What if you had a major surgery and did not declare it in the form 26, or what if you had skin cancer and never declared. The only way is for the doctor to inspect your body.

The doctor is just doing his job, so no fuss about it.


----------



## whatdoumean (Oct 4, 2013)

Don't want to hurt anyone's sentiments here but, it's just procedure that they are following. If someone is uncomfortable they can ask questions, right? Nobody was forcing anyone to take off their clothes, when taking a medical exam. I had received negative feedback on the procedure at Lilavati hospital - they delayed a friend of mine for over two months! Also, there are threads on this forum wherein people have complained about the poor service on part of the other two panel physicians in Mumbai.

Routine procedure guys - let's not flag a clinic that actually gets the job done, and uploads your medical results ASAP.


----------



## Addy11 (Feb 25, 2014)

any experience with medical in Lilavati, Mumbai? Are they open on Saturdays? the website says only Monday to Friday 9AM to 4PM. Department closed on Saturday, Sunday and Public Holidays


----------



## mayindia (May 9, 2014)

Addy11 said:


> any experience with medical in Lilavati, Mumbai? Are they open on Saturdays? the website says only Monday to Friday 9AM to 4PM. Department closed on Saturday, Sunday and Public Holidays


Yes Lilavati, Mumb is open on saturdays but only 1st half of the day. You can request them while taking an appointment that you want to come on saturdays as you working and only saturdays of for you, as we did.
We got our medicals done frm Lilavati, Mumbai itself. It was a nice experience. It was quick though. As per our appointment taken We reached 10 Am and got free around 11:45 to 12 noon. 
Our reports were uploaded by hospital staff very next day itself. We got it done at the end of may and got out ViSA grant on 14th august. Charges 3200 per person.


----------



## sk2014 (Apr 7, 2014)

Rele guys are really good, they uploaded the result in 2-3 days in my case.


----------



## TheExpatriate (Feb 7, 2014)

it's not like they asked you to do it in public, in front of other people, in front of opposite sex doctor, or asked you to take off your underwear !
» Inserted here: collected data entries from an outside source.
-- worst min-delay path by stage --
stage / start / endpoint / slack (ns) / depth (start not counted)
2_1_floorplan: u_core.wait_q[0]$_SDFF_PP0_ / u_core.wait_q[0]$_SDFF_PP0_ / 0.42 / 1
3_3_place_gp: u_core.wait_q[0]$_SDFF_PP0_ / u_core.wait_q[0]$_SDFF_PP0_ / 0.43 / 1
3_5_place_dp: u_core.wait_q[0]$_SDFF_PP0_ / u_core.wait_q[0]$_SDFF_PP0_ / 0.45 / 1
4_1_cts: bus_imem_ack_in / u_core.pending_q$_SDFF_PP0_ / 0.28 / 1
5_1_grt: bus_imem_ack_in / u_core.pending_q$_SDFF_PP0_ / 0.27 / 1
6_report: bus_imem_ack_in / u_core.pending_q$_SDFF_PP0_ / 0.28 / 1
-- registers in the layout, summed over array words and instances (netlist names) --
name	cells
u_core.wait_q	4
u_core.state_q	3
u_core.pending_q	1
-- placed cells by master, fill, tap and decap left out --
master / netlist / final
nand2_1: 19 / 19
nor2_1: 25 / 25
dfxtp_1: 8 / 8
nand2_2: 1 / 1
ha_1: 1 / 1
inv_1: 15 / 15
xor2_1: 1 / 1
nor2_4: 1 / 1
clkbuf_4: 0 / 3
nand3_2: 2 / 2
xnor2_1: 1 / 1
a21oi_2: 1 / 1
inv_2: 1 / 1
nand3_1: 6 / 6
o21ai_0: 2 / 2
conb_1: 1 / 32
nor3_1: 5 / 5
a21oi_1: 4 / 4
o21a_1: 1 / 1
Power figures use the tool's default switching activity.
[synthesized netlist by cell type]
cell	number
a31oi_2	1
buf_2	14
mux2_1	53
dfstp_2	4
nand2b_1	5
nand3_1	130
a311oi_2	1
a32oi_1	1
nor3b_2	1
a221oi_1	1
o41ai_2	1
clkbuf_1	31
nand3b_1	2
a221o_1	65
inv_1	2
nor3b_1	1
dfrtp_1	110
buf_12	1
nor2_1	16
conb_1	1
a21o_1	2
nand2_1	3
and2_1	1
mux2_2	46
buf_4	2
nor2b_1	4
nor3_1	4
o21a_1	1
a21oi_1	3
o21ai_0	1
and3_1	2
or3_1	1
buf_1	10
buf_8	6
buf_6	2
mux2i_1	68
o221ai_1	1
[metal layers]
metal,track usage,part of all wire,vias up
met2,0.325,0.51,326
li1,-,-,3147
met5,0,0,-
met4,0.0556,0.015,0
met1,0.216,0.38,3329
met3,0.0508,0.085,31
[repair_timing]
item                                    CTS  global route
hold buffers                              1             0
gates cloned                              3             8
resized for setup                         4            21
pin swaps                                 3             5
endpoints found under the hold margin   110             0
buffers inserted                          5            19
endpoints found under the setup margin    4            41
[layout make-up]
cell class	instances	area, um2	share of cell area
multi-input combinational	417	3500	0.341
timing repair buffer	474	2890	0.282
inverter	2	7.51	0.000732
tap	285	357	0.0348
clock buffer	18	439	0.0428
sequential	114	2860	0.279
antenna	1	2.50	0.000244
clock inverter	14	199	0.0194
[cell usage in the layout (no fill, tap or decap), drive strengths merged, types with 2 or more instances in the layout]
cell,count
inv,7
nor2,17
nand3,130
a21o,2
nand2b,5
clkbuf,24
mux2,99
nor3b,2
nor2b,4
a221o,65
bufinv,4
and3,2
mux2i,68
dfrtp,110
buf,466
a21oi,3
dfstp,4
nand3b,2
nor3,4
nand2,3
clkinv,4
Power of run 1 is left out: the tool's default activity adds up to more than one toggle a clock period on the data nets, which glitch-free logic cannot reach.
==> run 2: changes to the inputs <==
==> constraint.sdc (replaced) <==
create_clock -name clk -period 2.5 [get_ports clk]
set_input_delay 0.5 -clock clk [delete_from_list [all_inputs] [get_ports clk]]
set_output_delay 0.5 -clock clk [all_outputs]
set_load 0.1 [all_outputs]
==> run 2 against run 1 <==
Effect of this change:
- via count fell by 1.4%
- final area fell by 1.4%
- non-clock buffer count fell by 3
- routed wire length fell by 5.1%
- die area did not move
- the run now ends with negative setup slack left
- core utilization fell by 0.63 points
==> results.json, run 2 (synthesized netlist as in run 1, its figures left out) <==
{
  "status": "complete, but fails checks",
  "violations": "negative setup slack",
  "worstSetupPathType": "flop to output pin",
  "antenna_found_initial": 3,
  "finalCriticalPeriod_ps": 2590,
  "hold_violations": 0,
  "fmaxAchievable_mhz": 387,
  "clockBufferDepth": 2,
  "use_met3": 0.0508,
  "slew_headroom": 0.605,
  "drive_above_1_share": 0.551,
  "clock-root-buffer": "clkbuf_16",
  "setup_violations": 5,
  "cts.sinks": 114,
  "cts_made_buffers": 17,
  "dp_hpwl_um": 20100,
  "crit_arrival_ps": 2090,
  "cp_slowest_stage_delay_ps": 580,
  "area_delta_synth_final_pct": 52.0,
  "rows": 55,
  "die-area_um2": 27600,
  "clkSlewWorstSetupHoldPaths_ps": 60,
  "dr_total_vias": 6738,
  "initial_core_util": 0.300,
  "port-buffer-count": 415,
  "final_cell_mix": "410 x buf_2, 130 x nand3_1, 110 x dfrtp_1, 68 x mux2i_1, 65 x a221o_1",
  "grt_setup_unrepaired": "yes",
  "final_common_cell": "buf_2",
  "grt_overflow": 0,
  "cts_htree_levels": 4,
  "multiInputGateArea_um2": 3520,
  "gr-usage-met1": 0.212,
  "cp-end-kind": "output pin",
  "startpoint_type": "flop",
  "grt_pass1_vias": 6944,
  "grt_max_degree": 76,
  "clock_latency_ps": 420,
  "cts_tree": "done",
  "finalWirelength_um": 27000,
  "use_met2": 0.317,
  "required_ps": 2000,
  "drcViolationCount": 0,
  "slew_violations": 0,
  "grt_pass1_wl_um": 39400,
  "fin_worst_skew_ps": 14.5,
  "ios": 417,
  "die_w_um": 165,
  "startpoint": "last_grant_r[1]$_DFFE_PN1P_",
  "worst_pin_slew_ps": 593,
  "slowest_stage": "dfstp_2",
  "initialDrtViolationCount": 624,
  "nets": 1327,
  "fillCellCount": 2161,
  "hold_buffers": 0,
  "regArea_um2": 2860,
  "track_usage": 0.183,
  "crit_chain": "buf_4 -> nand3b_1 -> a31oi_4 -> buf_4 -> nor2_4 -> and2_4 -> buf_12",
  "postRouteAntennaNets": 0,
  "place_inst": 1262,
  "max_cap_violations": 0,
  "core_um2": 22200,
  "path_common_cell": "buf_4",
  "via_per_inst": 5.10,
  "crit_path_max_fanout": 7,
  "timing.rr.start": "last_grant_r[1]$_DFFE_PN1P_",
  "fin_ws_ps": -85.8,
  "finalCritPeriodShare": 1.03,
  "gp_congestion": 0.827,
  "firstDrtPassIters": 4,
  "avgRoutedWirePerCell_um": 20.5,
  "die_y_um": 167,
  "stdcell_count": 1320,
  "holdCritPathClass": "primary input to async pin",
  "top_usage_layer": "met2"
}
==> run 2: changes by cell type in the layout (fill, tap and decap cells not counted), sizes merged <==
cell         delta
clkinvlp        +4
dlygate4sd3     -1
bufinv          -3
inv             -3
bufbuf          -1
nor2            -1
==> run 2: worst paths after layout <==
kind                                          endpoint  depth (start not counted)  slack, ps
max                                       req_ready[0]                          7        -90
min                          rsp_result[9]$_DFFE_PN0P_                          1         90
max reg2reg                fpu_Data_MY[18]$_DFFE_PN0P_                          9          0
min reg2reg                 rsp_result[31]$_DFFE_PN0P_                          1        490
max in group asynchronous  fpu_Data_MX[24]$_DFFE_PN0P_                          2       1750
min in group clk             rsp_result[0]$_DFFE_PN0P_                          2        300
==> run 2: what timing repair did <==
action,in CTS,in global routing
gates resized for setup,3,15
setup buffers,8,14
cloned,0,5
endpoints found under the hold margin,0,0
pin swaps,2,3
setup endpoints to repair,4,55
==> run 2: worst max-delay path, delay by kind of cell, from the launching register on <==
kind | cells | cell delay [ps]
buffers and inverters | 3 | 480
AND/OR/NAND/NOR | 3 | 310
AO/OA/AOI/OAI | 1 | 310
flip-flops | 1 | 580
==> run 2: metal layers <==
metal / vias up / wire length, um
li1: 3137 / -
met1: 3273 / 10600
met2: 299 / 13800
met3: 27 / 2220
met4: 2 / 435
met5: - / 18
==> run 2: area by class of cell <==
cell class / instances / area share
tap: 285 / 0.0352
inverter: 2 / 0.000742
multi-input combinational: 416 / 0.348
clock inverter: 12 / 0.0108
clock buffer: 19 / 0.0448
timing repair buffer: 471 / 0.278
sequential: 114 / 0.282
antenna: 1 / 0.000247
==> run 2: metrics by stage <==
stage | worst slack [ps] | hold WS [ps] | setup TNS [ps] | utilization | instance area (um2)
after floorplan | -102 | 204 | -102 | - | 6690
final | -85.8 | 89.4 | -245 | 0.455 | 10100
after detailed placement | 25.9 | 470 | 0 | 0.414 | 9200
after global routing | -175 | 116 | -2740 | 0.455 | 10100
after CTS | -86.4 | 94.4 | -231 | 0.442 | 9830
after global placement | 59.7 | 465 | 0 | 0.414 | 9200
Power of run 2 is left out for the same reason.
in my country all young men have to undergo that (take off all clothes except underwear) for the mandatory military service medical check, and they do it in batches (hundreds of them stripped down at the same time) 


you are making mountains out of a molehill


----------



## Addy11 (Feb 25, 2014)

thanks for the quick update! I have an appointment at 9AM this saturday. charges revised to 3800 from 1-Jul-2014 

also, is the eMedical the same as "Instruction for Australian Medical Examination (501, 502, 707)" mentioned on Lilavati website?



mayindia said:


> Yes Lilavati, Mumb is open on saturdays but only 1st half of the day. You can request them while taking an appointment that you want to come on saturdays as you working and only saturdays of for you, as we did.
> We got our medicals done frm Lilavati, Mumbai itself. It was a nice experience. It was quick though. As per our appointment taken We reached 10 Am and got free around 11:45 to 12 noon.
> Our reports were uploaded by hospital staff very next day itself. We got it done at the end of may and got out ViSA grant on 14th august. Charges 3200 per person.


----------



## mayindia (May 9, 2014)

Addy11 said:


> thanks for the quick update! I have an appointment at 9AM this saturday. charges revised to 3800 from 1-Jul-2014
> 
> also, is the eMedical the same as "Instruction for Australian Medical. Examination (501, 502, 707)" mentioned on Lilavati website?


U r welcome..
Yes emedical is same - u just need to gi over there and register for australian health medicals and they would handle rest. Its quiet simple.

All the best


----------



## Addy11 (Feb 25, 2014)

Thanks



mayindia said:


> U r welcome..
> Yes emedical is same - u just need to gi over there and register for australian health medicals and they would handle rest. Its quiet simple.
> 
> All the best


----------



## IndigoKKing (Jul 31, 2014)

Just remembered this old thread today after finishing my medicals. Thought I'd share my experience.

I took my family for the medicals today to Lilavati Hospital in Bandra, Mumbai. The whole exercise took about 3 1/2 hours because of the crowd.

I wasn't asked to remove my clothes at any point in Lilavati except during the X-ray when I was asked to remove the shirt.

The only thing of note was, I had a water borne Hepatitis infection (Hep E) a few years ago, so the doctor wanted me to test for Hep A and B also, more as a precaution. She said the medicals may get referred due to the Hep E declaration and they will ask for these tests, so better preempt them to save time.

Apart from this, the process went smoothly, albeit a bit slowly. People were pleasant and helpful all through.


----------